Exercise description:
Once the line with "assign rvalid = q.rValid;" is found in the data, output it and each following line exactly, up to and including the line with "export SDC_FILE = /design/constraint.sdc", and nothing before or after.

(Record set)

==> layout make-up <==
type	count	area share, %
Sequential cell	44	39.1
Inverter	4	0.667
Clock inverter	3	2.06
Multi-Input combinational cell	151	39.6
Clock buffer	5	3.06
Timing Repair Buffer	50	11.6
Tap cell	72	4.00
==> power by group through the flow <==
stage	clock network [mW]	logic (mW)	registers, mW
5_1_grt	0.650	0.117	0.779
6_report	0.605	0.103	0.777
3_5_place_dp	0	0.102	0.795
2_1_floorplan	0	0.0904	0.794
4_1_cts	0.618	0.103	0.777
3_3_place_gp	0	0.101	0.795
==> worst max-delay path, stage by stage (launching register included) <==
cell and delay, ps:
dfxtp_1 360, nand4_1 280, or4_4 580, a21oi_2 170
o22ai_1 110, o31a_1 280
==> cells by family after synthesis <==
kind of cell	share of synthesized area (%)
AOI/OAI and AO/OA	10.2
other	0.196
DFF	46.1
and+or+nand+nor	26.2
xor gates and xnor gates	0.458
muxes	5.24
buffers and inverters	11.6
--- src/rtl/pulse_fuse_regs.svh ---
// Constants of the pulse fuse programming logic: offsets, field layout, timing.
// Assumes a 25 MHz core clock and included by its bare name.
`ifndef PULSE_FUSE_REGS_SVH
`define PULSE_FUSE_REGS_SVH

// ****************************************
// Timing
// ****************************************
`define PF_CLK_MHZ 25
`define PF_LOW_US 40
`define PF_ACTIVE_US 40
`define PF_BLOW_US 40
// Least times round up; whole microseconds at 25 MHz are exact.
`define PF_LOW_CYC (`PF_LOW_US * `PF_CLK_MHZ)
`define PF_ACTIVE_CYC (`PF_ACTIVE_US * `PF_CLK_MHZ)
`define PF_BLOW_CYC (`PF_BLOW_US * `PF_CLK_MHZ)
`define PF_CNT_W 11
`define PF_CNT_MAX 11'h7FF

// ****************************************
// Bit fields
// ****************************************
`define PF_GAIN_W 8
`define PF_FINEQ_W 8
`define PF_COARSE_W 2
`define PF_REG2_W 3
`define PF_LOCK_BIT 2
`define PF_KEY_W 2
`define PF_KEY_MAX 2'h3

// ****************************************
// Register map
// ****************************************
`define PF_ADDR_W 8
`define PF_CTRL_OFF 8'h00
`define PF_STATUS_OFF 8'h04
`define PF_TRIM_OFF 8'h08
`define PF_FUSE_OFF 8'h0C
`define PF_CTRL_EN_BIT 0
`define PF_CTRL_RST 1'h1
`define PF_RESP_OKAY 2'h0
`define PF_RESP_SLVERR 2'h2

`endif

--- src/rtl/pulse_fuse_pkg.sv ---
// Types shared by the pulse fuse programming logic.
// Assumes pulse_fuse_regs.svh for widths.
`include "pulse_fuse_regs.svh"

package pulse_fuse_pkg;

  // ****************************************
  // Sequencer states
  // ****************************************
  typedef enum logic [2:0] {
    ST_INIT,
    ST_Z1_KEY,
    ST_Z1_CODE,
    ST_Z2_KEY,
    ST_Z2_CODE,
    ST_DONE
  } state_t;

  // Level qualifier state.
  typedef struct packed {
    logic [2:0] midSync;
    logic [2:0] highSync;
    logic midLvl;
    logic highLvl;
    logic [`PF_CNT_W-1:0] actCnt;
    logic [`PF_CNT_W-1:0] highCnt;
    logic [`PF_CNT_W-1:0] lowCnt;
    logic lowOk;
    logic midEvt;
    logic highEvt;
    logic blowEvt;
  } qual_t;

  // Sequencer and register slave state.
  typedef struct packed {
    state_t st;
    logic [`PF_KEY_W-1:0] z1Key;
    logic [`PF_KEY_W-1:0] z2Key;
    logic [`PF_GAIN_W-1:0] gainTry;
    logic [`PF_FINEQ_W-1:0] fineTry;
    logic [`PF_REG2_W-1:0] reg2Try;
    logic [`PF_GAIN_W-1:0] gainOut;
    logic [`PF_FINEQ_W-1:0] fineOut;
    logic [`PF_COARSE_W-1:0] coarseOut;
    logic blowStb;
    logic blowZ2;
    logic [`PF_KEY_W-1:0] blowRg;
    logic [7:0] blowBt;
    logic progEn;
    logic awHeld;
    logic [`PF_ADDR_W-1:0] awAddr;
    logic wHeld;
    logic [31:0] wData;
    logic wLane0;
    logic bValid;
    logic [1:0] bResp;
    logic rValid;
    logic [31:0] rData;
    logic [1:0] rResp;
  } main_t;

endpackage : pulse_fuse_pkg

--- src/rtl/pulse_level_qualifier.sv ---
// Turns the two level comparators on the sensor output pin into pulse events.
// Assumes the comparators are asynchronous to ref_clk.
`timescale 1ns/1ns

module pulse_level_qualifier (
  input wire logic ref_clk,
  input wire logic sys_rst,
  input wire logic clkEn,
  input wire logic midCmp,
  input wire logic highCmp,
  output logic midEvt,
  output logic highEvt,
  output logic blowEvt
);

  pulse_fuse_pkg::qual_t q, n; // Registered state and its next value.

  // ****************************************
  // Next state
  // ****************************************
  // Each comparator passes three flops; a level is accepted only once the
  // second and third agree, so metastable or glitchy edges are filtered.
  always_comb begin
    n = q;
    n.midEvt = 1'b0;
    n.highEvt = 1'b0;
    n.blowEvt = 1'b0;
    n.midSync = {q.midSync[1:0], midCmp};
    n.highSync = {q.highSync[1:0], highCmp};
    if (q.midSync[1] == q.midSync[2]) begin
      n.midLvl = q.midSync[2];
    end
    if (q.highSync[1] == q.highSync[2]) begin
      n.highLvl = q.highSync[2];
    end
    if (q.midLvl || q.highLvl) begin
      // Active level: time the pulse and its high part.
      n.lowCnt = '0;
      if (q.actCnt != `PF_CNT_MAX) begin
        n.actCnt = q.actCnt + `PF_CNT_W'(1);
      end
      if (q.highLvl && q.highCnt != `PF_CNT_MAX) begin
        n.highCnt = q.highCnt + `PF_CNT_W'(1);
      end
      // Blow strength reached once, while still high.
      if (q.highLvl && q.lowOk && q.highCnt == `PF_CNT_W'(`PF_BLOW_CYC - 1)) begin
        n.blowEvt = 1'b1;
      end
    end else begin
      // Falling edge: a pulse counts only if long enough and well separated.
      if (q.actCnt >= `PF_CNT_W'(`PF_ACTIVE_CYC) && q.lowOk) begin
        if (q.highCnt >= `PF_CNT_W'(`PF_ACTIVE_CYC)) begin
          n.highEvt = 1'b1;
        end else begin
          n.midEvt = 1'b1;
        end
      end
      if (q.actCnt != '0) begin
        n.lowOk = 1'b0;
      end else if (q.lowCnt >= `PF_CNT_W'(`PF_LOW_CYC)) begin
        n.lowOk = 1'b1;
      end
      n.actCnt = '0;
      n.highCnt = '0;
      if (q.lowCnt != `PF_CNT_MAX) begin
        n.lowCnt = q.lowCnt + `PF_CNT_W'(1);
      end
    end
  end

  // ****************************************
  // State register
  // ****************************************
  // Reset clears everything; the clock enable freezes all state.
  always_ff @(posedge ref_clk) begin
    if (sys_rst) begin
      q <= '0;
    end else if (clkEn) begin
      q <= n;
    end
  end

  assign midEvt = q.midEvt;
  assign highEvt = q.highEvt;
  assign blowEvt = q.blowEvt;

endmodule : pulse_level_qualifier

--- src/rtl/pulse_fuse_programming_logic.sv ---
// Programming sequencer of a trimmable sensor: pulse decoding, trial trim
// values, fuse blow strobes and an AXI4-Lite register slave.
// Assumes fuse sense inputs are stable from reset on and the comparators
// on the sensor output pin are asynchronous.
//
// Function
// - At most two key-code selections per power cycle.
// - First selection zone one, second zone two.
// - Zone two only after leaving zone one.
// - Blown fuse bits stay set forever.
// - Power cycle clears all unblown trial bits.
// - Pulses of 40 us are recognised.
// - Gain in Z1R1, fine/coarse quiescent in Z2.
// - Code pulses accepted after closing high pulse.
// - Third high enters zone two, then key.
// - Code pulse increments field, saturating at max.
// - Applied value is OR of trial and fuses.
// - Trim DAC updates right after each pulse.
// - Fine gain field is eight bits wide.
// - Result independent of fuse blowing order.
// - Key equals count of mid pulses.
// - Initial state ignores mid pulses until high.
// - Blown lock bit refuses all further programming.
//
// Chosen here: the AXI4-Lite register port and the placing of the registers.
`timescale 1ns/1ns

module pulse_fuse_programming_logic (
  input wire logic ref_clk,
  input wire logic sys_rst,
  input wire logic clkEn,
  // Comparators on the sensor output pin, asynchronous.
  input wire logic midCmp,
  input wire logic highCmp,
  // Fuse sense lines, one per blown bit.
  input wire logic [`PF_GAIN_W-1:0] gainFuse,
  input wire logic [`PF_FINEQ_W-1:0] fineFuse,
  input wire logic [`PF_COARSE_W-1:0] coarseFuse,
  input wire logic lockFuse,
  // Trim DAC codes.
  output logic [`PF_GAIN_W-1:0] gainTrim,
  output logic [`PF_FINEQ_W-1:0] fineQuiescentTrim,
  output logic [`PF_COARSE_W-1:0] coarseQuiescentTrim,
  // Fuse blow request.
  output logic blowStrobe,
  output logic blowZone2,
  output logic [`PF_KEY_W-1:0] blowReg,
  output logic [7:0] blowBits,
  // AXI4-Lite slave.
  input wire logic [`PF_ADDR_W-1:0] awaddr,
  input wire logic awvalid,
  output logic awready,
  input wire logic [31:0] wdata,
  input wire logic [3:0] wstrb,
  input wire logic wvalid,
  output logic wready,
  output logic [1:0] bresp,
  output logic bvalid,
  input wire logic bready,
  input wire logic [`PF_ADDR_W-1:0] araddr,
  input wire logic arvalid,
  output logic arready,
  output logic [31:0] rdata,
  output logic [1:0] rresp,
  output logic rvalid,
  input wire logic rready
);

  pulse_fuse_pkg::main_t q, n; // Registered state and its next value.
  logic midEvt; // Qualified mid pulse, at its falling edge.
  logic highEvt; // Qualified high pulse, at its falling edge.
  logic blowEvt; // High level held long enough to blow.
  logic midOk; // Mid pulse allowed into the sequencer.
  logic highOk; // High pulse allowed into the sequencer.
  logic [`PF_REG2_W-1:0] reg2Fuse; // Zone two register 2 fuse image.

  // ****************************************
  // Pulse qualification
  // ****************************************
  pulse_level_qualifier qualifier (
    .ref_clk(ref_clk),
    .sys_rst(sys_rst),
    .clkEn(clkEn),
    .midCmp(midCmp),
    .highCmp(highCmp),
    .midEvt(midEvt),
    .highEvt(highEvt),
    .blowEvt(blowEvt)
  );

  // A blown lock, or software disabling, turns every pulse away.
  assign midOk = midEvt && q.progEn && !lockFuse;
  assign highOk = highEvt && q.progEn && !lockFuse;
  assign reg2Fuse = {lockFuse, coarseFuse};

  // ****************************************
  // Sequencer and register slave
  // ****************************************
  // One combinational block computes the whole next state. Pulse events
  // arrive at falling edges, so a code pulse can never be seen before the
  // high pulse that opens the bit field has ended.
  always_comb begin
    n = q;
    n.blowStb = 1'b0;
    unique case (q.st)
      pulse_fuse_pkg::ST_INIT: begin
        // Mid pulses are ignored here.
        if (highOk) begin
          n.st = pulse_fuse_pkg::ST_Z1_KEY;
        end
      end
      pulse_fuse_pkg::ST_Z1_KEY: begin
        if (midOk && q.z1Key != `PF_KEY_MAX) begin
          n.z1Key = q.z1Key + `PF_KEY_W'(1);
        end else if (highOk) begin
          n.st = pulse_fuse_pkg::ST_Z1_CODE;
        end
      end
      pulse_fuse_pkg::ST_Z1_CODE: begin
        // Only register 1 exists in zone one: the fine gain field.
        if (midOk && q.z1Key == `PF_KEY_W'(1)) begin
          if (q.gainTry != {`PF_GAIN_W{1'b1}}) begin
            n.gainTry = q.gainTry + `PF_GAIN_W'(1);
          end
        end else if (highOk) begin
          n.st = pulse_fuse_pkg::ST_Z2_KEY;
        end
      end
      pulse_fuse_pkg::ST_Z2_KEY: begin
        // A high pulse with no key blows the zone one field.
        if (blowEvt && q.progEn && !lockFuse && q.z2Key == '0) begin
          if (q.z1Key == `PF_KEY_W'(1) && q.gainTry != '0) begin
            n.blowStb = 1'b1;
            n.blowZ2 = 1'b0;
            n.blowRg = q.z1Key;
            n.blowBt = q.gainTry;
            n.st = pulse_fuse_pkg::ST_DONE;
          end
        end else if (midOk && q.z2Key != `PF_KEY_MAX) begin
          n.z2Key = q.z2Key + `PF_KEY_W'(1);
        end else if (highOk && q.z2Key != '0) begin
          n.st = pulse_fuse_pkg::ST_Z2_CODE;
        end
      end
      pulse_fuse_pkg::ST_Z2_CODE: begin
        if (blowEvt && q.progEn && !lockFuse) begin
          // The next high pulse after the code is the blow pulse.
          if (q.z2Key == `PF_KEY_W'(1) && q.fineTry != '0) begin
            n.blowStb = 1'b1;
            n.blowBt = q.fineTry;
          end else if (q.z2Key == `PF_KEY_W'(2) && q.reg2Try != '0) begin
            n.blowStb = 1'b1;
            n.blowBt = {5'h0, q.reg2Try};
          end
          n.blowZ2 = 1'b1;
          n.blowRg = q.z2Key;
          n.st = pulse_fuse_pkg::ST_DONE;
        end else if (midOk && q.z2Key == `PF_KEY_W'(1)) begin
          if (q.fineTry != {`PF_FINEQ_W{1'b1}}) begin
            n.fineTry = q.fineTry + `PF_FINEQ_W'(1);
          end
        end else if (midOk && q.z2Key == `PF_KEY_W'(2)) begin
          if (q.reg2Try != {`PF_REG2_W{1'b1}}) begin
            n.reg2Try = q.reg2Try + `PF_REG2_W'(1);
          end
        end
      end
      pulse_fuse_pkg::ST_DONE: begin
        // No third selection is taken before the next power cycle.
        n.st = pulse_fuse_pkg::ST_DONE;
      end
    endcase
    // Trial bits OR blown bits: blowing order cannot matter, and a
    // blown bit is always on whatever the trial holds.
    n.gainOut = q.gainTry | gainFuse;
    n.fineOut = q.fineTry | fineFuse;
    n.coarseOut = q.reg2Try[`PF_COARSE_W-1:0] | coarseFuse;

    // Write channel: address and data are latched independently.
    if (awvalid && !q.awHeld && !q.bValid) begin
      n.awHeld = 1'b1;
      n.awAddr = awaddr;
    end
    if (wvalid && !q.wHeld && !q.bValid) begin
      n.wHeld = 1'b1;
      n.wData = wdata;
      n.wLane0 = wstrb[0];
    end
    if (q.awHeld && q.wHeld && !q.bValid) begin
      n.awHeld = 1'b0;
      n.wHeld = 1'b0;
      n.bValid = 1'b1;
      n.bResp = `PF_RESP_OKAY;
      if (q.awAddr == `PF_CTRL_OFF) begin
        if (q.wLane0) begin
          n.progEn = q.wData[`PF_CTRL_EN_BIT];
        end
      end else if (q.awAddr != `PF_STATUS_OFF && q.awAddr != `PF_TRIM_OFF &&
                   q.awAddr != `PF_FUSE_OFF) begin
        n.bResp = `PF_RESP_SLVERR;
      end
    end else if (q.bValid && bready) begin
      n.bValid = 1'b0;
    end

    // Read channel: one read at a time, answered the cycle after arvalid.
    if (arvalid && !q.rValid) begin
      n.rValid = 1'b1;
      n.rResp = `PF_RESP_OKAY;
      n.rData = '0;
      case (araddr)
        `PF_CTRL_OFF: n.rData = {31'h0, q.progEn};
        `PF_STATUS_OFF: n.rData = {23'h0, lockFuse, 1'b0, q.z2Key, q.z1Key, q.st};
        `PF_TRIM_OFF: n.rData = {13'h0, q.reg2Try, q.fineOut, q.gainOut};
        `PF_FUSE_OFF: n.rData = {13'h0, reg2Fuse, fineFuse, gainFuse};
        default: n.rResp = `PF_RESP_SLVERR;
      endcase
    end else if (q.rValid && rready) begin
      n.rValid = 1'b0;
    end
  end

  // ****************************************
  // State register
  // ****************************************
  // The synchronous reset is the power-on reset: it alone clears the
  // selection state and every trial bit. Fuses live outside and survive.
  always_ff @(posedge ref_clk) begin
    if (sys_rst) begin
      q <= '0;
      q.st <= pulse_fuse_pkg::ST_INIT;
      q.progEn <= `PF_CTRL_RST;
    end else if (clkEn) begin
      q <= n;
    end
  end

  // ****************************************
  // Outputs
  // ****************************************
  assign gainTrim = q.gainOut;
  assign fineQuiescentTrim = q.fineOut;
  assign coarseQuiescentTrim = q.coarseOut;
  assign blowStrobe = q.blowStb;
  assign blowZone2 = q.blowZ2;
  assign blowReg = q.blowRg;
  assign blowBits = q.blowBt;
  // Handshake readies are combinational on held state.
  assign awready = !q.awHeld && !q.bValid;
  assign wready = !q.wHeld && !q.bValid;
  assign bvalid = q.bValid;
  assign bresp = q.bResp;
  assign arready = !q.rValid;
  assign rvalid = q.rValid;
  assign rdata = q.rData;
  assign rresp = q.rResp;

endmodule : pulse_fuse_programming_logic

--- config.mk ---
export PLATFORM = sky130hd
export DESIGN_NAME = pulse_fuse_programming_logic
export DESIGN_NICKNAME = d
export VERILOG_FILES = /design/src/rtl/pulse_fuse_pkg.sv /design/src/rtl/pulse_level_qualifier.sv /design/src/rtl/pulse_fuse_programming_logic.sv
export VERILOG_INCLUDE_DIRS = /design/src /design/src/rtl
export SDC_FILE = /design/constraint.sdc
export NUM_CORES = 1
export LEC_CHECK = 0
export ABC_CLOCK_PERIOD_IN_PS = 5500
export BUFFER_PORTS_ARGS = -buffer_cell sky130_fd_sc_hd__clkbuf_2
export CAP_MARGIN = 25
export CORE_ASPECT_RATIO = 1.5
export CORE_MARGIN = 5
export CORE_UTILIZATION = 45
export DETAILED_ROUTE_END_ITERATION = 10
export GPL_TIMING_DRIVEN = 0
export PLACE_DENSITY = 0.78
export SKIP_CTS_REPAIR_TIMING = 1
export SYNTH_ARGS = -nofsm -noshare
export SYNTH_HDL_FRONTEND = slang
export SYNTH_SLANG_ARGS = --single-unit
--- constraint.sdc ---
create_clock -name ref_clk -period 5.5 [get_ports ref_clk]
set_clock_uncertainty 0.2 [all_clocks]
set_input_delay 0.825 -clock ref_clk [delete_from_list [all_inputs] [get_ports ref_clk]]
set_output_delay 0.825 -clock ref_clk [all_outputs]
set_load 0.05 [all_outputs]
---- Word level (Yosys, flattened, before mapping) ----
Cells that the tools add are included.
storage, ports and cells
  bits of input ports ..................... 81
  output and inout bits ................... 71
  logic and storage cells ................. 214
  register bits ........................... 183
operators by class
  reductions and logical operators ........ 79
  equal/unequal tests ..................... 39
  mux-type cells .......................... 43
  $add $sub $neg .......................... 8
  bitwise operators ....................... 7
  $lt $le $gt $ge ......................... 3
operator list
  kind                     count
  $pmux W19 S4             1
  $mux W12                 3
  $mux W34                 1
  $add A11 B1 Y11 const B  3
  $ge A11 B10 Y1 const B   3
  $logic_and A1 B1 Y1      33
  $mux W11                 3
  $mux W33                 1
  $ne A11 B11 Y1 const B   3
  $mux W3                  10
  $reduce_and A2 Y1        13
  $ne A2 B2 Y1 const B     12
  $pmux W12 S2             1
  $pmux W3 S6              1
  $add A8 B1 Y8 const B    2
  $eq A8 B4 Y1 const B     2
  $logic_not A8 Y1         2
  $mux W8                  2
  $ne A8 B4 Y1 const B     2
  $ne A8 B8 Y1 const B     2
  $or A8 B8 Y8             2
  $reduce_bool A2 Y1       8
  $reduce_bool A8 Y1       2
  $ne A3 B3 Y1 const B     5
  28 further kinds         62

---- Longest topological paths before layout ----
  word-level depth ........................ 7
  depth in mapped cells ................... 9
  gate-level depth less buffers ........... 7

---- Cells and area by module ----
From an unflattened synthesis, not the netlist that was laid out.
second synthesis, totals
  cells, all modules ...................... 845
  area, all modules ....................... 7,224.4 µm²
by module, submodules not included
  module                        area each (µm²)  instances  sequential area each (µm²)  cells each
  pulse_fuse_programming_logic  4,787.1          1          1,841.8                     560
  pulse_level_qualifier         2,437.3          1          900.9                       285

---- Worst setup path after synthesis ----
No wires, ideal clock.
  path type ............................... in2reg
  from .................................... input port lockFuse
  to ...................................... register q[130] (netlist name)
  required time ........................... 5.172 ns
  arrival ................................. 2.177 ns
  cell stages on the path ................. 6
  library setup time ...................... 0.128 ns
  buffers on the path ..................... 1
  setup slack ............................. 2.995 ns
  cells stage by stage .................... nand3b_1 or4_1 clkbuf_1 nor4_1 xnor2_1 nor2_1
between the ends
  longest elaborated chain between the ends .. 4
RTL lines
  what                                RTL line                             source
  start, declared                     pulse_fuse_programming_logic.sv:39   input wire logic lockFuse,
  $logic_not A1 Y1                    pulse_fuse_programming_logic.sv:92   assign midOk = midEvt && q.progEn && !lockFuse;
  $logic_and A1 B1 Y1                 pulse_fuse_programming_logic.sv:92
  $logic_and A1 B1 Y1                 pulse_fuse_programming_logic.sv:121  if (midOk && q.z1Key == `PF_KEY_W'(1)) begin
  $reduce_and A4 Y1 (no source line)  n/a
  end signal, assigned                pulse_fuse_programming_logic.sv:234  q <= n;
  end, declared                       pulse_fuse_programming_logic.sv:69   pulse_fuse_pkg::main_t q, n;
Every way passes these cells.
A chain may end at the register's enable or synchronous reset.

(End Record set)

Written solution:
  assign rvalid = q.rValid;
  assign rdata = q.rData;
  assign rresp = q.rResp;

endmodule : pulse_fuse_programming_logic

--- config.mk ---
export PLATFORM = sky130hd
export DESIGN_NAME = pulse_fuse_programming_logic
export DESIGN_NICKNAME = d
export VERILOG_FILES = /design/src/rtl/pulse_fuse_pkg.sv /design/src/rtl/pulse_level_qualifier.sv /design/src/rtl/pulse_fuse_programming_logic.sv
export VERILOG_INCLUDE_DIRS = /design/src /design/src/rtl
export SDC_FILE = /design/constraint.sdc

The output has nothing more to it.